[[ Data shown open ]]

Context: an optimization exercise on an open-source flow, tuned for small area, a short achievable clock period and few clock cycles. The choices shown serve that exercise and are no tape-out recipe. Function was checked by simulation only, so behaviour that the tests miss may differ from the original. Power figures rest on the tool's default switching activity, not on a simulated workload.

==> design/flow/design.v <==
module loop_sample_unit (
    input  wire        clk,
    input  wire        rst,
    input  wire        start,
    input  wire        first,
    input  wire        restart,
    input  wire [31:0] pv_raw,
    input  wire [31:0] target,
    output wire        ready,
    output reg         done,
    output reg  [31:0] out_val,
    output reg         limited,
    output reg  [4:0]  sat_cnt,
    output reg         mem_re,
    output reg  [6:0]  mem_raddr,
    input  wire [31:0] mem_rdata,
    output reg         mem_we,
    output reg  [6:0]  mem_waddr,
    output reg  [31:0] mem_wdata
);
    localparam [6:0] W_IN_GAIN  = 7'd1,  W_IN_OFS = 7'd2,  W_SP_DB  = 7'd5,
                     W_RAMP     = 7'd6,  W_UMIN   = 7'd7,  W_UMAX   = 7'd8,
                     W_RLIM     = 7'd9,  W_OUT_GAIN = 7'd11, W_MASK = 7'd13,
                     W_MODE     = 7'd14, W_W      = 7'd15, W_T_REF  = 7'd16,
                     W_U_LAST   = 7'd17, W_SEC0   = 7'd20;
    localparam [3:0] S_IDLE  = 4'd0,  S_LOAD  = 4'd1,  S_PV1   = 4'd2,
                     S_PV2   = 4'd3,  S_SP    = 4'd4,  S_FIND  = 4'd5,
                     S_SLOAD = 4'd6,  S_SCALC = 4'd7,  S_LIM   = 4'd8,
                     S_OUT1  = 4'd9,  S_OUT2  = 4'd10, S_WR    = 4'd11,
                     S_DONE  = 4'd12;
    localparam signed [65:0] SLIM_P = 66'sh0_0FFF_FFFF_E000_0000;
    localparam signed [65:0] SLIM_N = -66'sh0_0FFF_FFFF_E000_0000;
    reg [3:0] state;
    reg [4:0] cnt;
    reg [2:0] sec;
    reg        first_q, restart_q;
    reg signed [31:0] raw_q, t_q;
    reg signed [31:0] in_gain, in_ofs, umin, umax, out_gain, w_r, tref_r, ulast;
    reg [31:0] sp_db, ramp, rlim, mode;
    reg [7:0]  en_mask, integ_mask;
    reg signed [31:0] pvv, x, u_c, u;
    reg               lim_flag;
    reg signed [63:0] prod;
    reg signed [65:0] acc;
    reg signed [31:0] b0, b1, b2, a1, a2;
    reg signed [63:0] s1, s2;
    reg signed [63:0] n1_p [0:7];
    reg signed [63:0] n2_p [0:7];
    reg [7:0] mv_pos, mv_neg;
    reg [7:0] commit;
    assign ready = (state == S_IDLE) || (state == S_DONE);
    reg signed [31:0] ma, mb;
    always @(*) begin
        ma = 32'sd0;
        mb = 32'sd0;
        case (state)
            S_PV1:   begin ma = raw_q; mb = in_gain; end
            S_SCALC: begin
                case (cnt)
                    5'd0: begin ma = b0; mb = x; end
                    5'd2: begin ma = b1; mb = x; end
                    5'd3: begin ma = a1; mb = u_c; end
                    5'd4: begin ma = b2; mb = x; end
                    5'd5: begin ma = a2; mb = u_c; end
                    default: ;
                endcase
            end
            S_OUT2:  begin ma = u; mb = out_gain; end
            default: ;
        endcase
    end
    wire signed [63:0] mul = ma * mb;
    wire signed [34:0] pv_q   = prod[63:29];
    wire               pv_up  = prod[28] & ((|prod[27:0]) | prod[29]);
    wire signed [35:0] pv_sum = {pv_q[34], pv_q} + {{4{in_ofs[31]}}, in_ofs} + {35'd0, pv_up};
    wire signed [31:0] pv_sat = (pv_sum > 36'sh0_7FFF_FFFF)  ? 32'sh7FFF_FFFF :
                                (pv_sum < -36'sh0_8000_0000) ? 32'sh8000_0000 :
                                pv_sum[31:0];
    wire signed [34:0] o_q   = prod[63:29];
    wire               o_up  = prod[28] & ((|prod[27:0]) | prod[29]);
    wire signed [35:0] o_sum = {o_q[34], o_q} + {35'd0, o_up};
    wire signed [31:0] o_sat = (o_sum > 36'sh0_7FFF_FFFF)  ? 32'sh7FFF_FFFF :
                               (o_sum < -36'sh0_8000_0000) ? 32'sh8000_0000 :
                               o_sum[31:0];
    reg signed [31:0] sp_w, sp_tref, sp_e;
    reg               sp_ramping;
    reg signed [32:0] sp_diff, sp_abs, sp_step, sp_rampv, sp_wn, sp_ev;
    always @(*) begin
        sp_w       = w_r;
        sp_tref    = tref_r;
        sp_ramping = mode[26];
        sp_diff    = 33'sd0;
        sp_abs     = 33'sd0;
        sp_step    = 33'sd0;
        sp_rampv   = 33'sd0;
        sp_wn      = 33'sd0;
        if (restart_q) begin
            sp_w       = pvv;
            sp_ramping = (ramp != 32'd0);
        end
        if (first_q) begin
            sp_tref    = t_q;
            sp_w       = pvv;
            sp_ramping = (ramp != 32'd0);
        end else begin
            sp_diff = {t_q[31], t_q} - {sp_tref[31], sp_tref};
            sp_abs  = sp_diff[32] ? -sp_diff : sp_diff;
            if ($unsigned(sp_abs) > {1'b0, sp_db}) begin
                sp_tref    = t_q;
                sp_w       = pvv;
                sp_ramping = (ramp != 32'd0);
            end
            if (sp_ramping) begin
                sp_step  = {t_q[31], t_q} - {sp_w[31], sp_w};
                sp_rampv = {1'b0, ramp};
                if (sp_step > sp_rampv)
                    sp_step = sp_rampv;
                else if (sp_step < -sp_rampv)
                    sp_step = -sp_rampv;
                sp_wn = {sp_w[31], sp_w} + sp_step;
                sp_w  = sp_wn[31:0];
                if (sp_w == t_q)
                    sp_ramping = 1'b0;
            end else begin
                sp_w = t_q;
            end
        end
        sp_ev = {sp_w[31], sp_w} - {pvv[31], pvv};
        if (sp_ev > 33'sh0_7FFF_FFFF)
            sp_e = 32'sh7FFF_FFFF;
        else if (sp_ev < -33'sh0_8000_0000)
            sp_e = 32'sh8000_0000;
        else
            sp_e = sp_ev[31:0];
    end
    wire signed [65:0] prod66 = {{2{prod[63]}}, prod};
    wire signed [65:0] s1_66  = {{2{s1[63]}}, s1};
    wire signed [65:0] s2_66  = {{2{s2[63]}}, s2};
    wire signed [65:0] y_sum = prod66 + s1_66;
    wire               y_sat = (y_sum > SLIM_P) || (y_sum < SLIM_N);
    wire signed [65:0] y_acc = (y_sum > SLIM_P) ? SLIM_P : (y_sum < SLIM_N) ? SLIM_N : y_sum;
    wire signed [36:0] y_q   = y_acc[65:29];
    wire               y_up  = y_acc[28] & ((|y_acc[27:0]) | y_acc[29]);
    wire signed [37:0] y_r   = {y_q[36], y_q} + {37'd0, y_up};
    wire signed [31:0] y_val = (y_r > 38'sh0_7FFF_FFFF)  ? 32'sh7FFF_FFFF :
                               (y_r < -38'sh0_8000_0000) ? 32'sh8000_0000 :
                               y_r[31:0];
    wire               acc_sat = (acc > SLIM_P) || (acc < SLIM_N);
    wire signed [65:0] acc_s   = (acc > SLIM_P) ? SLIM_P : (acc < SLIM_N) ? SLIM_N : acc;
    wire signed [64:0] n1_mv   = {acc_s[63], acc_s[63:0]} - {s1[63], s1};
    reg signed [32:0] rl_diff, rl_lim, rl_ur;
    reg signed [31:0] lim_ur, lim_u;
    always @(*) begin
        rl_lim  = {1'b0, rlim};
        rl_diff = {u_c[31], u_c} - {ulast[31], ulast};
        if (rl_diff > rl_lim)
            rl_diff = rl_lim;
        else if (rl_diff < -rl_lim)
            rl_diff = -rl_lim;
        rl_ur = {ulast[31], ulast} + rl_diff;
        lim_ur = (rlim != 32'd0) ? rl_ur[31:0] : u_c;
        lim_u  = (lim_ur < umin) ? umin : lim_ur;
        lim_u  = (lim_u > umax) ? umax : lim_u;
    end
    wire signed [32:0] d_val = {u_c[31], u_c} - {u[31], u};
    wire               d_pos = !d_val[32] && (d_val != 33'sd0);
    wire               d_neg = d_val[32];
    wire [7:0] frozen = integ_mask & (({8{d_pos}} & mv_pos) | ({8{d_neg}} & mv_neg));
    reg [6:0] load_addr;
    always @(*) begin
        case (cnt)
            5'd0:  load_addr = W_IN_GAIN;
            5'd1:  load_addr = W_IN_OFS;
            5'd2:  load_addr = W_SP_DB;
            5'd3:  load_addr = W_RAMP;
            5'd4:  load_addr = W_UMIN;
            5'd5:  load_addr = W_UMAX;
            5'd6:  load_addr = W_RLIM;
            5'd7:  load_addr = W_OUT_GAIN;
            5'd8:  load_addr = W_MASK;
            5'd9:  load_addr = W_MODE;
            5'd10: load_addr = W_W;
            5'd11: load_addr = W_T_REF;
            default: load_addr = W_U_LAST;
        endcase
    end
    wire [6:0] sec_base = W_SEC0 + {sec, 3'b000} + {2'b00, sec, 1'b0};
    reg  [3:0] sec_off;
    always @(*) begin
        case (cnt)
            5'd0: sec_off = 4'd0;
            5'd1: sec_off = 4'd1;
            5'd2: sec_off = 4'd2;
            5'd3: sec_off = 4'd3;
            5'd4: sec_off = 4'd4;
            5'd5: sec_off = 4'd6;
            5'd6: sec_off = 4'd7;
            5'd7: sec_off = 4'd8;
            default: sec_off = 4'd9;
        endcase
    end
    always @(posedge clk) begin
        if (rst) begin
            state   <= S_IDLE;
            cnt     <= 5'd0;
            sec     <= 3'd0;
            done    <= 1'b0;
            mem_re  <= 1'b0;
            mem_we  <= 1'b0;
            out_val <= 32'd0;
            limited <= 1'b0;
            sat_cnt <= 5'd0;
        end else begin
            done   <= 1'b0;
            mem_re <= 1'b0;
            mem_we <= 1'b0;
            case (state)
                S_IDLE, S_DONE: begin
                    state <= S_IDLE;
                    if (start) begin
                        first_q   <= first;
                        restart_q <= restart;
                        raw_q     <= pv_raw;
                        t_q       <= target;
                        sat_cnt   <= 5'd0;
                        cnt       <= 5'd0;
                        state     <= S_LOAD;
                    end
                end
                S_LOAD: begin
                    if (cnt < 5'd13) begin
                        mem_re    <= 1'b1;
                        mem_raddr <= load_addr;
                    end
                    if (cnt >= 5'd2) begin
                        case (cnt - 5'd2)
                            5'd0:  in_gain  <= mem_rdata;
                            5'd1:  in_ofs   <= mem_rdata;
                            5'd2:  sp_db    <= mem_rdata;
                            5'd3:  ramp     <= mem_rdata;
                            5'd4:  umin     <= mem_rdata;
                            5'd5:  umax     <= mem_rdata;
                            5'd6:  rlim     <= mem_rdata;
                            5'd7:  out_gain <= mem_rdata;
                            5'd8:  begin
                                en_mask    <= mem_rdata[7:0];
                                integ_mask <= mem_rdata[23:16];
                            end
                            5'd9:  mode     <= mem_rdata;
                            5'd10: w_r      <= mem_rdata;
                            5'd11: tref_r   <= mem_rdata;
                            default: ulast  <= mem_rdata;
                        endcase
                    end
                    if (cnt == 5'd14) begin
                        cnt   <= 5'd0;
                        state <= S_PV1;
                    end else begin
                        cnt <= cnt + 5'd1;
                    end
                end
                S_PV1: begin
                    prod  <= mul;
                    state <= S_PV2;
                end
                S_PV2: begin
                    pvv   <= pv_sat;
                    state <= S_SP;
                end
                S_SP: begin
                    w_r           <= sp_w;
                    tref_r        <= sp_tref;
                    mode[26]      <= sp_ramping;
                    x             <= sp_e;
                    mv_pos        <= 8'd0;
                    mv_neg        <= 8'd0;
                    sec           <= 3'd0;
                    state         <= S_FIND;
                end
                S_FIND: begin
                    cnt <= 5'd0;
                    if (en_mask[sec]) begin
                        state <= S_SLOAD;
                    end else if (sec == 3'd7) begin
                        state <= S_LIM;
                    end else begin
                        sec <= sec + 3'd1;
                    end
                end
                S_SLOAD: begin
                    if (cnt < 5'd9) begin
                        mem_re    <= 1'b1;
                        mem_raddr <= sec_base + {3'b000, sec_off};
                    end
                    if (cnt >= 5'd2) begin
                        case (cnt - 5'd2)
                            5'd0: b0 <= mem_rdata;
                            5'd1: b1 <= mem_rdata;
                            5'd2: b2 <= mem_rdata;
                            5'd3: a1 <= mem_rdata;
                            5'd4: a2 <= mem_rdata;
                            5'd5: s1[31:0]  <= mem_rdata;
                            5'd6: s1[63:32] <= mem_rdata;
                            5'd7: s2[31:0]  <= mem_rdata;
                            default: s2[63:32] <= mem_rdata;
                        endcase
                    end
                    if (cnt == 5'd10) begin
                        cnt   <= 5'd0;
                        state <= S_SCALC;
                    end else begin
                        cnt <= cnt + 5'd1;
                    end
                end
                S_SCALC: begin
                    cnt <= cnt + 5'd1;
                    case (cnt)
                        5'd0: prod <= mul;                           
                        5'd1: begin                                  
                            u_c     <= y_val;
                            sat_cnt <= sat_cnt + {4'd0, y_sat};
                        end
                        5'd2: begin                                  
                            prod <= mul;
                        end
                        5'd3: begin                                  
                            acc  <= prod66 + s2_66;
                            prod <= mul;
                        end
                        5'd4: begin                                  
                            acc  <= acc - prod66;
                            prod <= mul;
                        end
                        5'd5: begin                                  
                            n1_p[sec]   <= acc_s[63:0];
                            sat_cnt     <= sat_cnt + {4'd0, acc_sat};
                            mv_pos[sec] <= !n1_mv[64] && (n1_mv != 65'sd0);
                            mv_neg[sec] <= n1_mv[64];
                            acc  <= prod66;
                            prod <= mul;
                        end
                        5'd6: begin                                  
                            acc <= acc - prod66;
                        end
                        default: begin                               
                            n2_p[sec] <= acc_s[63:0];
                            sat_cnt   <= sat_cnt + {4'd0, acc_sat};
                            x         <= u_c;
                            cnt       <= 5'd0;
                            if (sec == 3'd7) begin
                                state <= S_LIM;
                            end else begin
                                sec   <= sec + 3'd1;
                                state <= S_FIND;
                            end
                        end
                    endcase
                end
                S_LIM: begin
                    u_c      <= x;
                    state    <= S_OUT1;
                end
                S_OUT1: begin
                    u        <= lim_u;
                    lim_flag <= (lim_ur != u_c) || (lim_u != lim_ur);
                    state    <= S_OUT2;
                end
                S_OUT2: begin
                    prod   <= mul;
                    commit <= en_mask & ~frozen;
                    cnt    <= 5'd0;
                    sec    <= 3'd0;
                    state  <= S_WR;
                end
                S_WR: begin
                    if (cnt < 5'd4) begin
                        mem_we <= 1'b1;
                        case (cnt)
                            5'd0: begin mem_waddr <= W_W;      mem_wdata <= w_r;    end
                            5'd1: begin mem_waddr <= W_T_REF;  mem_wdata <= tref_r; end
                            5'd2: begin mem_waddr <= W_U_LAST; mem_wdata <= u;      end
                            default: begin
                                mem_waddr <= W_MODE;
                                mem_wdata <= {mode[31:26], lim_flag, mode[24], mode[23:0] + 24'd1};
                            end
                        endcase
                        cnt <= cnt + 5'd1;
                    end else begin
                        if (commit[sec] && cnt < 5'd8) begin
                            mem_we <= 1'b1;
                            case (cnt)
                                5'd4: begin mem_waddr <= sec_base + 7'd6; mem_wdata <= n1_p[sec][31:0];  end
                                5'd5: begin mem_waddr <= sec_base + 7'd7; mem_wdata <= n1_p[sec][63:32]; end
                                5'd6: begin mem_waddr <= sec_base + 7'd8; mem_wdata <= n2_p[sec][31:0];  end
                                default: begin mem_waddr <= sec_base + 7'd9; mem_wdata <= n2_p[sec][63:32]; end
                            endcase
                            cnt <= cnt + 5'd1;
                        end else begin
                            cnt <= 5'd4;
                            if (sec == 3'd7) begin
                                out_val <= o_sat;
                                limited <= lim_flag;
                                done    <= 1'b1;
                                state   <= S_DONE;
                            end else begin
                                sec <= sec + 3'd1;
                            end
                        end
                    end
                end
                default: state <= S_IDLE;
            endcase
        end
    end
endmodule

[[ Data shown closed ]]

What you should do. After locating the line with "5'd0: begin ma" above, return that line and every later line through the one with "wire signed [31:0] o_sat", word for word and with nothing else.

Result for this task.
                    5'd0: begin ma = b0; mb = x; end
                    5'd2: begin ma = b1; mb = x; end
                    5'd3: begin ma = a1; mb = u_c; end
                    5'd4: begin ma = b2; mb = x; end
                    5'd5: begin ma = a2; mb = u_c; end
                    default: ;
                endcase
            end
            S_OUT2:  begin ma = u; mb = out_gain; end
            default: ;
        endcase
    end
    wire signed [63:0] mul = ma * mb;
    wire signed [34:0] pv_q   = prod[63:29];
    wire               pv_up  = prod[28] & ((|prod[27:0]) | prod[29]);
    wire signed [35:0] pv_sum = {pv_q[34], pv_q} + {{4{in_ofs[31]}}, in_ofs} + {35'd0, pv_up};
    wire signed [31:0] pv_sat = (pv_sum > 36'sh0_7FFF_FFFF)  ? 32'sh7FFF_FFFF :
                                (pv_sum < -36'sh0_8000_0000) ? 32'sh8000_0000 :
                                pv_sum[31:0];
    wire signed [34:0] o_q   = prod[63:29];
    wire               o_up  = prod[28] & ((|prod[27:0]) | prod[29]);
    wire signed [35:0] o_sum = {o_q[34], o_q} + {35'd0, o_up};
    wire signed [31:0] o_sat = (o_sum > 36'sh0_7FFF_FFFF)  ? 32'sh7FFF_FFFF :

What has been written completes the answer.